In geometry, a triangle center (or triangle centre) is a point in the plane that is in some sense a center of a triangle akin to the centers of squares and circles, i.e. a point that is in the middle of the figure by some measure. For example the centroid, circumcenter, incenter and orthocenter were familiar to the ancient Greeks, and can be obtained by simple constructions.

Each of these classical centers has the property that it is invariant (more precisely equivariant) under similarity transformations. In other words, for any triangle and any similarity transformation (such as a rotation, reflection, dilation, or translation), the center of the transformed triangle is the same point as the transformed center of the original triangle. This invariance is the defining property of a triangle center. It rules out other well-known points such as the Brocard points which are not invariant under reflection and so fail to qualify as triangle centers.

All centers of an equilateral triangle coincide at its centroid, but they generally differ from each other on scalene triangles. The definitions and properties of thousands of triangle centers have been collected in the Encyclopedia of Triangle Centers.

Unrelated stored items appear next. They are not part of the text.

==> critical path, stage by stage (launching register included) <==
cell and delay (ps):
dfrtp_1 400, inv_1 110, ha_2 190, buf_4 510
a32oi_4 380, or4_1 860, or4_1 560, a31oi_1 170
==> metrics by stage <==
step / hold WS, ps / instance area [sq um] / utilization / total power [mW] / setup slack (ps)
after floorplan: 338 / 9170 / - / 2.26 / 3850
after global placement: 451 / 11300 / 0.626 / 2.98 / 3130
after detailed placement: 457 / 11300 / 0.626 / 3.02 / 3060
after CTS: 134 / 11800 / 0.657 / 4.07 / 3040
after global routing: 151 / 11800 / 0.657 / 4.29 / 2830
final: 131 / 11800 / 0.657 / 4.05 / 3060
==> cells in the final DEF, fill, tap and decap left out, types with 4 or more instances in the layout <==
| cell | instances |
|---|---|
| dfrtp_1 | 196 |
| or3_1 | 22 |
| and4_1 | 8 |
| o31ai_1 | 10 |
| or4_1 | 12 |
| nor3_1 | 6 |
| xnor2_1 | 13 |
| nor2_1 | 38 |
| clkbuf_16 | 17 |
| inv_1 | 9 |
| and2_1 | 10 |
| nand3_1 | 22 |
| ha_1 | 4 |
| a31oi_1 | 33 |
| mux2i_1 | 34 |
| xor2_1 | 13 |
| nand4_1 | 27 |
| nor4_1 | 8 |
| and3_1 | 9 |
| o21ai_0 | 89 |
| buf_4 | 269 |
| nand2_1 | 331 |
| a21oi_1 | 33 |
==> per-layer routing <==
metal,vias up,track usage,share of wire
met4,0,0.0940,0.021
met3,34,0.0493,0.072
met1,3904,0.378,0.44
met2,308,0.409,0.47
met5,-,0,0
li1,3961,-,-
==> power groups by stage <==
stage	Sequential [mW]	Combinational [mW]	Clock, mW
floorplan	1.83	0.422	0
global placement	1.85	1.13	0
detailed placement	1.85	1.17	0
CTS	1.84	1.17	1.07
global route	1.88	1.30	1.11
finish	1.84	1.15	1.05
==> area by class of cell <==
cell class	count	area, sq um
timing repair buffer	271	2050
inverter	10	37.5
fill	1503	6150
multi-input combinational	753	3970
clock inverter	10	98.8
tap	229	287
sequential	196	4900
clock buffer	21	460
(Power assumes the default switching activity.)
[config.mk]
export PLATFORM = sky130hd
export DESIGN_NAME = mem_stage_pipe
export DESIGN_NICKNAME = d
export VERILOG_FILES = /design/src/rtl/mem_stage_pipe.sv
export SDC_FILE = /design/constraint.sdc
export NUM_CORES = 1
export LEC_CHECK = 0
export ABC_AREA = 1
export BUFFER_PORTS_ARGS = -buffer_cell sky130_fd_sc_hd__clkbuf_2
export CORE_UTILIZATION = 49
export DETAILED_ROUTE_END_ITERATION = 6
export PLACE_DENSITY = 0.8
export SLEW_MARGIN = 10
export SYNTH_ARGS = -nofsm -noshare
export SYNTH_HDL_FRONTEND = slang
export SYNTH_SLANG_ARGS = --single-unit
export TNS_END_PERCENT = 20
[constraint.sdc]
create_clock -name clk -period 1.8 [get_ports clk]
set_input_delay 0.36 -clock clk [delete_from_list [all_inputs] [get_ports clk]]
set_output_delay 0.36 -clock clk [all_outputs]
set_load 0.005 [all_outputs]
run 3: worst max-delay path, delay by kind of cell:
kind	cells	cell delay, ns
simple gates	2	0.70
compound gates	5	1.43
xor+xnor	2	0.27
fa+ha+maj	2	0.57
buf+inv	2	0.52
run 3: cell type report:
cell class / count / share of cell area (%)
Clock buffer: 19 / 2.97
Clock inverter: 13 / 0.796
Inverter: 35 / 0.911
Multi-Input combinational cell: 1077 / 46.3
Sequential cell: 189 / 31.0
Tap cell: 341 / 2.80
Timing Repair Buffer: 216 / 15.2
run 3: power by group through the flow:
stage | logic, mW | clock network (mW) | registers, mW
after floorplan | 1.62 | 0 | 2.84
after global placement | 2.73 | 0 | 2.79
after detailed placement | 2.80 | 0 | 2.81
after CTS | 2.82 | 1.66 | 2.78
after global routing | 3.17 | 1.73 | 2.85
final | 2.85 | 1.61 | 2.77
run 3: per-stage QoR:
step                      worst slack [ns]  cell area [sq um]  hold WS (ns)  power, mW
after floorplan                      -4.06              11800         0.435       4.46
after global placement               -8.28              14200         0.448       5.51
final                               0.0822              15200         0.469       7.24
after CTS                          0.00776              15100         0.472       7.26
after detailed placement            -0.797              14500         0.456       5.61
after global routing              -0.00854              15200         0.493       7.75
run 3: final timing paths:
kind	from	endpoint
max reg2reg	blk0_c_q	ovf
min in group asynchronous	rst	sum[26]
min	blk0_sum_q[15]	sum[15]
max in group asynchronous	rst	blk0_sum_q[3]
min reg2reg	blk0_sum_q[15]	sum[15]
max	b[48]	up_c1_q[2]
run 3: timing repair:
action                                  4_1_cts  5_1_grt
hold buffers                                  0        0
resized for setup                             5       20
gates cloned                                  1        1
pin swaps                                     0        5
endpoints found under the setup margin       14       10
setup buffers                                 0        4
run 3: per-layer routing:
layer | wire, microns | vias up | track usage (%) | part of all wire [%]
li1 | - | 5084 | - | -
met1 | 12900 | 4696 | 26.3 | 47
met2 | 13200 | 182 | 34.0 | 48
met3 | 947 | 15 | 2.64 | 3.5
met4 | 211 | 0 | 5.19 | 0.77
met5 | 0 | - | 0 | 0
$ cat src/rtl/arith_pkg.sv
// Shared arithmetic types for the shift-add multiplier datapath.
//   mul_state_t : multiplier control FSM states
//   cnt_w(n)    : width of a counter that must hold values 0..n
package arith_pkg;

  typedef enum logic [1:0] {
    IDLE = 2'd0,
    RUN  = 2'd1,
    DONE = 2'd2
  } mul_state_t;

  function automatic int unsigned cnt_w(input int unsigned n);
    return $clog2(n + 1);
  endfunction

endpackage

$ cat src/rtl/ripple_carry_adder.sv
// N-bit ripple-carry adder, purely combinational.
//   a, b : addends
//   cin  : carry in
//   sum  : a + b + cin (low N bits)
//   cout : carry out of the top bit
module ripple_carry_adder #(
  parameter int unsigned N = 4
) (
  input  logic [N-1:0] a,
  input  logic [N-1:0] b,
  input  logic         cin,
  output logic [N-1:0] sum,
  output logic         cout
);

  // Carry ripples bit by bit through a block-local variable.
  always_comb begin
    logic c;
    c   = cin;
    sum = '0;
    for (int i = 0; i < int'(N); i++) begin
      sum[i] = a[i] ^ b[i] ^ c;
      c      = (a[i] & b[i]) | (c & (a[i] ^ b[i]));
    end
    cout = c;
  end

endmodule

$ cat src/rtl/shift_add_multiplier.sv
// Sequential unsigned N x N multiplier, one add-and-shift step per clock,
// built around a single N-bit ripple-carry adder.
// Optional feature macro: ZERO_BYPASS_EN (zero operand skips straight to DONE).
//   clk, rst     : clock, asynchronous active-high reset
//   in_valid     : operands valid          in_ready  : high only in IDLE
//   multiplicand : operand A (N bits)      multiplier: operand B (N bits)
//   out_valid    : high only in DONE       out_ready : consumer accepts product
//   product      : A*B (2N bits), stable while out_valid
module shift_add_multiplier
  import arith_pkg::*;
#(
  parameter int unsigned N = 4
) (
  input  logic           clk,
  input  logic           rst,
  input  logic           in_valid,
  output logic           in_ready,
  input  logic [N-1:0]   multiplicand,
  input  logic [N-1:0]   multiplier,
  output logic           out_valid,
  input  logic           out_ready,
  output logic [2*N-1:0] product
);

  localparam int unsigned CW = cnt_w(N);

  mul_state_t    state, state_d;
  logic [N-1:0]  acc, acc_d;
  logic [N-1:0]  q, q_d;
  logic [N-1:0]  areg, areg_d;
  logic [CW-1:0] count, count_d;

  logic [N-1:0]  add_sum;
  logic          add_cout;

  // Single adder: acc + Areg, carry captured as the new top bit.
  ripple_carry_adder #(.N(N)) u_add (
    .a    (acc),
    .b    (areg),
    .cin  (1'b0),
    .sum  (add_sum),
    .cout (add_cout)
  );

  // Next-state and datapath update.
  always_comb begin
    state_d = state;
    acc_d   = acc;
    q_d     = q;
    areg_d  = areg;
    count_d = count;
    unique case (state)
      IDLE: begin
        if (in_valid) begin
          areg_d  = multiplicand;
          q_d     = multiplier;
          acc_d   = '0;
          count_d = '0;
`ifdef ZERO_BYPASS_EN
          if ((multiplicand == '0) || (multiplier == '0)) begin
            q_d     = '0;
            state_d = DONE;
          end else begin
            state_d = RUN;
          end
`else
          state_d = RUN;
`endif
        end
      end
      RUN: begin
        if (q[0]) begin
          {acc_d, q_d} = {add_cout, add_sum, q[N-1:1]};
        end else begin
          {acc_d, q_d} = {1'b0, acc, q[N-1:1]};
        end
        count_d = count + CW'(1);
        if (count == CW'(N - 1)) begin
          state_d = DONE;
        end
      end
      DONE: begin
        if (out_ready) begin
          state_d = IDLE;
        end
      end
      default: state_d = IDLE;
    endcase
  end

  // State, datapath and registered handshake outputs.
  always_ff @(posedge clk or posedge rst) begin
    if (rst) begin
      state     <= IDLE;
      acc       <= '0;
      q         <= '0;
      areg      <= '0;
      count     <= '0;
      in_ready  <= 1'b1;
      out_valid <= 1'b0;
      product   <= '0;
    end else begin
      state     <= state_d;
      acc       <= acc_d;
      q         <= q_d;
      areg      <= areg_d;
      count     <= count_d;
      in_ready  <= (state_d == IDLE);
      out_valid <= (state_d == DONE);
      if (state_d == DONE) begin
        product <= {acc_d, q_d};
      end
    end
  end

endmodule
==> src/rtl/packet_loader_if.sv <==
// Byte ingress stream plus SRAM write port of the packet loader.
// master = loader side, slave = MAC/SRAM side.
interface packet_loader_if;
  import packet_loader_pkg::*;

  logic       rx_valid_i;
  logic [7:0] rx_data_i;
  logic       rx_last_i;
  logic       rx_ready_o;

  logic       sram_ce_o;
  logic       sram_we_o;
  addr_t      sram_addr_o;
  logic [3:0] sram_sel_o;
  data_t      sram_data_o;

  modport master (
    input  rx_valid_i,
    input  rx_data_i,
    input  rx_last_i,
    output rx_ready_o,
    output sram_ce_o,
    output sram_we_o,
    output sram_addr_o,
    output sram_sel_o,
    output sram_data_o
  );

  modport slave (
    output rx_valid_i,
    output rx_data_i,
    output rx_last_i,
    input  rx_ready_o,
    input  sram_ce_o,
    input  sram_we_o,
    input  sram_addr_o,
    input  sram_sel_o,
    input  sram_data_o
  );

endinterface

==> src/rtl/packet_loader_word_packer.sv <==
// Big-endian byte-to-word assembly with lane mask and flush on last.
// Emits one registered write per full word or final partial word.
module packet_loader_word_packer
  import packet_loader_pkg::*;
(
  input  logic       clk,
  input  logic       rst,
  input  logic       clr,
  input  logic       push,
  input  logic       flush,
  input  logic [7:0] din,
  output logic       emit,
  output logic       wr_en,
  output logic [3:0] wr_sel,
  output data_t      wr_data
);

  logic [1:0] lane;
  data_t      acc_q;
  data_t      acc_d;
  logic [3:0] fill_q;
  logic [3:0] fill_d;

  // ~lane selects byte lane 3-lane, so byte 0 lands in data[31:24]
  always_comb begin
    acc_d  = acc_q;
    fill_d = fill_q;
    if (push) begin
      acc_d[{~lane, 3'b000} +: 8] = din;
      fill_d[~lane]               = 1'b1;
    end
    emit = (push && lane == 2'd3) ||
           (flush && fill_d != 4'd0);
  end

  always_ff @(posedge clk) begin
    if (rst) begin
      lane    <= 2'd0;
      acc_q   <= '0;
      fill_q  <= 4'd0;
      wr_en   <= 1'b0;
      wr_sel  <= 4'd0;
      wr_data <= '0;
    end else begin
      wr_en   <= emit;
      wr_sel  <= emit ? fill_d : 4'd0;
      wr_data <= emit ? acc_d : '0;
      if (clr || emit) begin
        lane   <= 2'd0;
        acc_q  <= '0;
        fill_q <= 4'd0;
      end else if (push) begin
        lane   <= lane + 2'd1;
        acc_q  <= acc_d;
        fill_q <= fill_d;
      end
    end
  end

endmodule
`src/rtl/multi_delay_timer.sv`:
```
// multi_delay_timer: CHANNELS independent programmable delay timers that share
// one free-running prescaler. Each channel runs a small IDLE/COUNT/DONE FSM.
//
// Request semantics: start, cancel and periodic are level-sampled on every
// rising CLK_100MHz edge. There is no ready/acknowledge, so a request is
// accepted on the cycle it is seen. Per channel, cancel wins over start,
// start wins over normal progression, and Reset wins over everything. done[i]
// is a one-cycle pulse decoded from the registered state, so it never has a
// combinational path from the inputs.
module multi_delay_timer #(
   parameter int CHANNELS = 4,
   parameter int WIDTH    = 20,
   parameter int PRESCALE = 1
) (
   input  logic                      CLK_100MHz,
   input  logic                      Reset,
   input  logic [CHANNELS-1:0]       start,
   input  logic [CHANNELS-1:0]       cancel,
   input  logic [CHANNELS-1:0]       periodic,
   input  logic [CHANNELS*WIDTH-1:0] period,
   output logic [CHANNELS-1:0]       busy,
   output logic [CHANNELS-1:0]       done,
   output logic                      done_any
);

   // The prescaler counter is at least 1 bit wide. With PRESCALE=1 it stays
   // at 0, so tick is asserted on every cycle.
   localparam int PW = (PRESCALE > 1) ? $clog2(PRESCALE) : 1;

   typedef enum logic [1:0] {
      S_IDLE  = 2'd0,
      S_COUNT = 2'd1,
      S_DONE  = 2'd2
   } state_t;

   logic [PW-1:0] pre_cnt;
   logic          tick;

   assign tick = (pre_cnt == PW'(PRESCALE - 1));

   // Free-running shared prescaler that wraps at PRESCALE-1. A start request
   // does not restart it.
   always_ff @(posedge CLK_100MHz) begin
      if (Reset) begin
         pre_cnt <= '0;
      end else if (tick) begin
         pre_cnt <= '0;
      end else begin
         pre_cnt <= pre_cnt + PW'(1);
      end
   end

   for (genvar g = 0; g < CHANNELS; g++) begin : g_chan
      state_t           state;
      logic [WIDTH-1:0] remaining;
      logic             mode;
      logic [WIDTH-1:0] period_i;

      assign period_i = period[g*WIDTH +: WIDTH];

      // Per-channel FSM. The counter stops at 1, so it never wraps, and a
      // loaded period of 0 expires on the first tick just like a period of 1.
      always_ff @(posedge CLK_100MHz) begin
         if (Reset) begin
            state     <= S_IDLE;
            remaining <= '0;
            mode      <= 1'b0;
         end else if (cancel[g]) begin
            state     <= S_IDLE;
         end else begin
            case (state)
               S_IDLE: begin
                  if (start[g]) begin
                     state     <= S_COUNT;
                     remaining <= period_i;
                     mode      <= periodic[g];
                  end
               end
               S_COUNT: begin
                  if (start[g]) begin
                     remaining <= period_i;
                     mode      <= periodic[g];
                  end else if (tick) begin
                     if (remaining <= WIDTH'(1)) begin
                        state <= S_DONE;
                     end else begin
                        remaining <= remaining - WIDTH'(1);
                     end
                  end
               end
               S_DONE: begin
                  if (start[g]) begin
                     state     <= S_COUNT;
                     remaining <= period_i;
                     mode      <= periodic[g];
                  end else if (mode) begin
                     state     <= S_COUNT;
                     remaining <= period_i;
                  end else begin
                     state     <= S_IDLE;
                  end
               end
               default: begin
                  state <= S_IDLE;
               end
            endcase
         end
      end

      assign busy[g] = (state == S_COUNT);
      assign done[g] = (state == S_DONE);
   end

   assign done_any = |done;

endmodule

```
[src/rtl/zero_unpadding.sv]
// Strips a PAD-pixel border from a raster-order padded frame, emitting interior pixels
// through a single ready/valid output register. Define ZERO_UNPADDING_CHECK_EN for pad_err.
module zero_unpadding
    import zero_unpadding_pkg::*;
#(
    parameter int DATA_WIDTH = CNN_DATA_WIDTH,
    parameter int IMG_W      = 34,
    parameter int IMG_H      = 34,
    parameter int PAD        = 1
) (
    input  logic                  clk,
    input  logic                  rst_n,
    input  logic                  start,
    input  logic                  in_valid,
    output logic                  in_ready,
    input  logic [DATA_WIDTH-1:0] in_data,
    output logic                  out_valid,
    input  logic                  out_ready,
    output logic [DATA_WIDTH-1:0] out_data,
    output logic                  out_last,
    output logic                  frame_done,
    output logic                  busy
`ifdef ZERO_UNPADDING_CHECK_EN
    ,
    output logic                  pad_err
`endif
);

    cnn_state_e            state_q, state_d;
    logic                  out_valid_q, out_valid_d;
    logic [DATA_WIDTH-1:0] out_data_q, out_data_d;
    logic                  out_last_q, out_last_d;
    logic                  accept, start_frame;
    logic                  interior, frame_end, last_interior;

    // A new word may enter only while the output register is empty or being emptied.
    assign in_ready    = (state_q == ST_ACTIVE) && (!out_valid_q || out_ready);
    assign accept      = in_valid && in_ready;
    assign start_frame = (state_q == ST_IDLE) && start;

    pad_pos_counter #(
        .IMG_W (IMG_W),
        .IMG_H (IMG_H),
        .PAD   (PAD)
    ) u_pos (
        .clk             (clk),
        .rst_n           (rst_n),
        .clear_i         (start_frame),
        .advance_i       (accept),
        .interior_o      (interior),
        .frame_end_o     (frame_end),
        .last_interior_o (last_interior)
    );

    always_comb begin
        state_d    = state_q;
        frame_done = 1'b0;
        unique case (state_q)
            ST_IDLE:   if (start) state_d = ST_ACTIVE;
            ST_ACTIVE: if (accept && frame_end) state_d = ST_DRAIN;
            ST_DRAIN: begin
                if (!out_valid_q) begin
                    state_d    = ST_IDLE;
                    frame_done = 1'b1;
                end
            end
            default:   state_d = ST_IDLE;
        endcase
    end

    // A fresh interior word overrides the drain, keeping out_valid high across a take.
    always_comb begin
        out_valid_d = out_valid_q;
        out_data_d  = out_data_q;
        out_last_d  = out_last_q;
        if (out_valid_q && out_ready) out_valid_d = 1'b0;
        if (accept && interior) begin
            out_valid_d = 1'b1;
            out_data_d  = in_data;
            out_last_d  = last_interior;
        end
    end

    always_ff @(posedge clk or negedge rst_n) begin
        if (!rst_n) begin
            state_q     <= ST_IDLE;
            out_valid_q <= 1'b0;
            out_data_q  <= '0;
            out_last_q  <= 1'b0;
        end else begin
            state_q     <= state_d;
            out_valid_q <= out_valid_d;
            out_data_q  <= out_data_d;
            out_last_q  <= out_last_d;
        end
    end

    assign out_valid = out_valid_q;
    assign out_data  = out_data_q;
    assign out_last  = out_last_q;
    assign busy      = (state_q != ST_IDLE);

`ifdef ZERO_UNPADDING_CHECK_EN
    logic pad_err_q;
    logic border_nonzero;

    // Sign bit is ignored so that both +0.0 and -0.0 count as valid padding.
    assign border_nonzero = accept && !interior && (in_data[DATA_WIDTH-2:0] != '0);

    always_ff @(posedge clk or negedge rst_n) begin
        if (!rst_n) begin
            pad_err_q <= 1'b0;
        end else if (start_frame) begin
            pad_err_q <= 1'b0;
        end else if (border_nonzero) begin
            pad_err_q <= 1'b1;
        end
    end

    assign pad_err = pad_err_q;
`endif

endmodule

[config.mk]
export PLATFORM = sky130hd
export DESIGN_NAME = zero_unpadding
export DESIGN_NICKNAME = d
export VERILOG_FILES = /design/src/rtl/zero_unpadding_pkg.sv /design/src/rtl/pad_pos_counter.sv /design/src/rtl/zero_unpadding.sv
export SDC_FILE = /design/constraint.sdc
export NUM_CORES = 1
export LEC_CHECK = 0
export ABC_AREA = 1
export CAP_MARGIN = 15
export CORE_MARGIN = 5
export CORE_UTILIZATION = 28
export DETAILED_ROUTE_END_ITERATION = 16
export HOLD_SLACK_MARGIN = 0.05
export PLACE_DENSITY = 0.61
export SLEW_MARGIN = 30
export SYNTH_ARGS = -nofsm -noshare
export SYNTH_HDL_FRONTEND = slang
export SYNTH_HIERARCHICAL = 1
export SYNTH_SLANG_ARGS = --single-unit
[constraint.sdc]
create_clock -name clk -period 4.62 [get_ports clk]
set_input_delay 0.924 -clock clk [delete_from_list [all_inputs] [get_ports clk]]
set_output_delay 0.924 -clock clk [all_outputs]
set_load 0.1 [all_outputs]
$ cat src/rtl/mult_div_unit.sv
// Signed multiply (radix-2 Booth) / divide (restoring, magnitude + sign fix) unit owning HI/LO.
// Latency: WIDTH+1 cycles from the start edge to done; DIV by zero reports div0+done one cycle after start.
// Backpressure: start is accepted only in IDLE; start while busy is dropped. Optional abort port: MULT_DIV_ABORT_EN.
module mult_div_unit #(
   parameter int WIDTH = 32,
   parameter int CNT_W = 6
) (
   input  logic             clk,
`ifdef MULT_DIV_ABORT_EN
   input  logic             abort,
`endif
   input  logic             reset_in,
   input  logic             start,
   input  logic             op,
   input  logic [WIDTH-1:0] a,
   input  logic [WIDTH-1:0] b,
   output logic [WIDTH-1:0] hi,
   output logic [WIDTH-1:0] lo,
   output logic             busy,
   output logic             done,
   output logic             div0
);

   localparam logic [1:0] S_IDLE = 2'd0;
   localparam logic [1:0] S_RUN  = 2'd1;
   localparam logic [1:0] S_FIX  = 2'd2;

   localparam int BW = 2 * WIDTH + 1;
   localparam logic [CNT_W-1:0] LAST_ITER = CNT_W'(WIDTH - 1);

   logic [1:0]       state_q, state_d;
   logic             op_q, op_d;
   logic [CNT_W-1:0] cnt_q, cnt_d;
   logic [BW-1:0]    booth_q, booth_d;
   logic [WIDTH-1:0] mcand_q, mcand_d;
   logic [WIDTH-1:0] rem_q, rem_d;
   logic [WIDTH-1:0] quo_q, quo_d;
   logic [WIDTH-1:0] dvsr_q, dvsr_d;
   logic             sign_r_q, sign_r_d;
   logic             sign_q_q, sign_q_d;
   logic [WIDTH-1:0] hi_q, hi_d;
   logic [WIDTH-1:0] lo_q, lo_d;
   logic             done_q, done_d;
   logic             div0_q, div0_d;

   logic             abort_w;
   logic [WIDTH-1:0] a_mag, b_mag;
   logic [WIDTH:0]   upper_ext, mcand_ext, booth_sum;
   logic [BW-1:0]    booth_step;
   logic [WIDTH:0]   rem_shift, rem_trial;

`ifdef MULT_DIV_ABORT_EN
   assign abort_w = abort;
`else
   assign abort_w = 1'b0;
`endif

   // Datapath for one iteration: Booth add/sub + arithmetic shift, and one restoring-divide step.
   always_comb begin
      a_mag = a[WIDTH-1] ? -a : a;
      b_mag = b[WIDTH-1] ? -b : b;

      // Upper half widened by one bit so -(most negative) still fits and the sign survives.
      upper_ext = {booth_q[BW-1], booth_q[BW-1:WIDTH+1]};
      mcand_ext = {mcand_q[WIDTH-1], mcand_q};
      case (booth_q[1:0])
         2'b01:   booth_sum = upper_ext + mcand_ext;
         2'b10:   booth_sum = upper_ext - mcand_ext;
         default: booth_sum = upper_ext;
      endcase
      // Concatenating the WIDTH+1-bit sum above the old low half is the arithmetic right shift.
      booth_step = {booth_sum, booth_q[WIDTH:1]};

      // rem < divisor <= 2^(WIDTH-1) always, so the shifted remainder never needs bit WIDTH.
      rem_shift = {rem_q, quo_q[WIDTH-1]};
      rem_trial = rem_shift - {1'b0, dvsr_q};
   end

   // Next-state and register update logic for the IDLE/RUN/FIX sequence.
   always_comb begin
      state_d  = state_q;
      op_d     = op_q;
      cnt_d    = cnt_q;
      booth_d  = booth_q;
      mcand_d  = mcand_q;
      rem_d    = rem_q;
      quo_d    = quo_q;
      dvsr_d   = dvsr_q;
      sign_r_d = sign_r_q;
      sign_q_d = sign_q_q;
      hi_d     = hi_q;
      lo_d     = lo_q;
      done_d   = 1'b0;
      div0_d   = 1'b0;

      case (state_q)
         S_IDLE: begin
            if (start) begin
               if (op && (b == '0)) begin
                  // Divide by zero never enters RUN; HI/LO keep their previous result.
                  done_d = 1'b1;
                  div0_d = 1'b1;
               end else begin
                  state_d  = S_RUN;
                  op_d     = op;
                  cnt_d    = '0;
                  booth_d  = {{WIDTH{1'b0}}, b, 1'b0};
                  mcand_d  = a;
                  rem_d    = '0;
                  quo_d    = a_mag;
                  dvsr_d   = b_mag;
                  sign_r_d = a[WIDTH-1];
                  sign_q_d = a[WIDTH-1] ^ b[WIDTH-1];
               end
            end
         end
         S_RUN: begin
            if (abort_w) begin
               state_d = S_IDLE;
            end else begin
               cnt_d = cnt_q + CNT_W'(1);
               if (op_q) begin
                  if (!rem_trial[WIDTH]) begin
                     rem_d = rem_trial[WIDTH-1:0];
                     quo_d = {quo_q[WIDTH-2:0], 1'b1};
                  end else begin
                     rem_d = rem_shift[WIDTH-1:0];
                     quo_d = {quo_q[WIDTH-2:0], 1'b0};
                  end
               end else begin
                  booth_d = booth_step;
               end
               if (cnt_q == LAST_ITER) begin
                  state_d = S_FIX;
               end
            end
         end
         S_FIX: begin
            if (abort_w) begin
               state_d = S_IDLE;
            end else begin
               if (op_q) begin
                  // Quotient truncates toward zero; remainder follows the dividend's sign.
                  lo_d = sign_q_q ? -quo_q : quo_q;
                  hi_d = sign_r_q ? -rem_q : rem_q;
               end else begin
                  {hi_d, lo_d} = booth_q[BW-1:1];
               end
               done_d  = 1'b1;
               state_d = S_IDLE;
            end
         end
         default: begin
            state_d = S_IDLE;
         end
      endcase
   end

   // State registers with synchronous reset; reset discards any operation in flight.
   always_ff @(posedge clk) begin
      if (reset_in) begin
         state_q  <= S_IDLE;
         op_q     <= 1'b0;
         cnt_q    <= '0;
         booth_q  <= '0;
         mcand_q  <= '0;
         rem_q    <= '0;
         quo_q    <= '0;
         dvsr_q   <= '0;
         sign_r_q <= 1'b0;
         sign_q_q <= 1'b0;
         hi_q     <= '0;
         lo_q     <= '0;
         done_q   <= 1'b0;
         div0_q   <= 1'b0;
      end else begin
         state_q  <= state_d;
         op_q     <= op_d;
         cnt_q    <= cnt_d;
         booth_q  <= booth_d;
         mcand_q  <= mcand_d;
         rem_q    <= rem_d;
         quo_q    <= quo_d;
         dvsr_q   <= dvsr_d;
         sign_r_q <= sign_r_d;
         sign_q_q <= sign_q_d;
         hi_q     <= hi_d;
         lo_q     <= lo_d;
         done_q   <= done_d;
         div0_q   <= div0_d;
      end
   end

   assign hi   = hi_q;
   assign lo   = lo_q;
   assign busy = (state_q != S_IDLE);
   assign done = done_q;
   assign div0 = div0_q;

endmodule

$ cat config.mk
export PLATFORM = sky130hd
export DESIGN_NAME = mult_div_unit
export DESIGN_NICKNAME = d
export VERILOG_FILES = /design/src/rtl/mult_div_unit.sv
export SDC_FILE = /design/constraint.sdc
export NUM_CORES = 1
export LEC_CHECK = 0
export BUFFER_PORTS_ARGS = -buffer_cell sky130_fd_sc_hd__buf_2
export CAP_MARGIN = 20
export CORE_MARGIN = 3
export CORE_UTILIZATION = 31
export DETAILED_ROUTE_END_ITERATION = 12
export GPL_ROUTABILITY_DRIVEN = 1
export PLACE_DENSITY = 0.49
export SYNTH_ARGS = -nofsm -noshare
export SYNTH_HDL_FRONTEND = slang
export SYNTH_SLANG_ARGS = --single-unit
$ cat constraint.sdc
create_clock -name clk -period 5.2 [get_ports clk]
set_input_delay 0.78 -clock clk [delete_from_list [all_inputs] [get_ports clk]]
set_output_delay 0.78 -clock clk [all_outputs]
set_load 0.005 [all_outputs]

Even though the ancient Greeks discovered the classic centers of a triangle they had not formulated any definition of a triangle center. After the ancient Greeks, several special points associated with a triangle like the Fermat point, nine-point center, symmedian point, Gergonne point, and Feuerbach point were discovered. During the revival of interest in triangle geometry in the 1980s it was noticed that these special points share some general properties that now form the basis for a formal definition of triangle center. As of 11 November 2014, Clark Kimberling's Encyclopedia of Triangle Centers contains an annotated list of 6,102 triangle centers.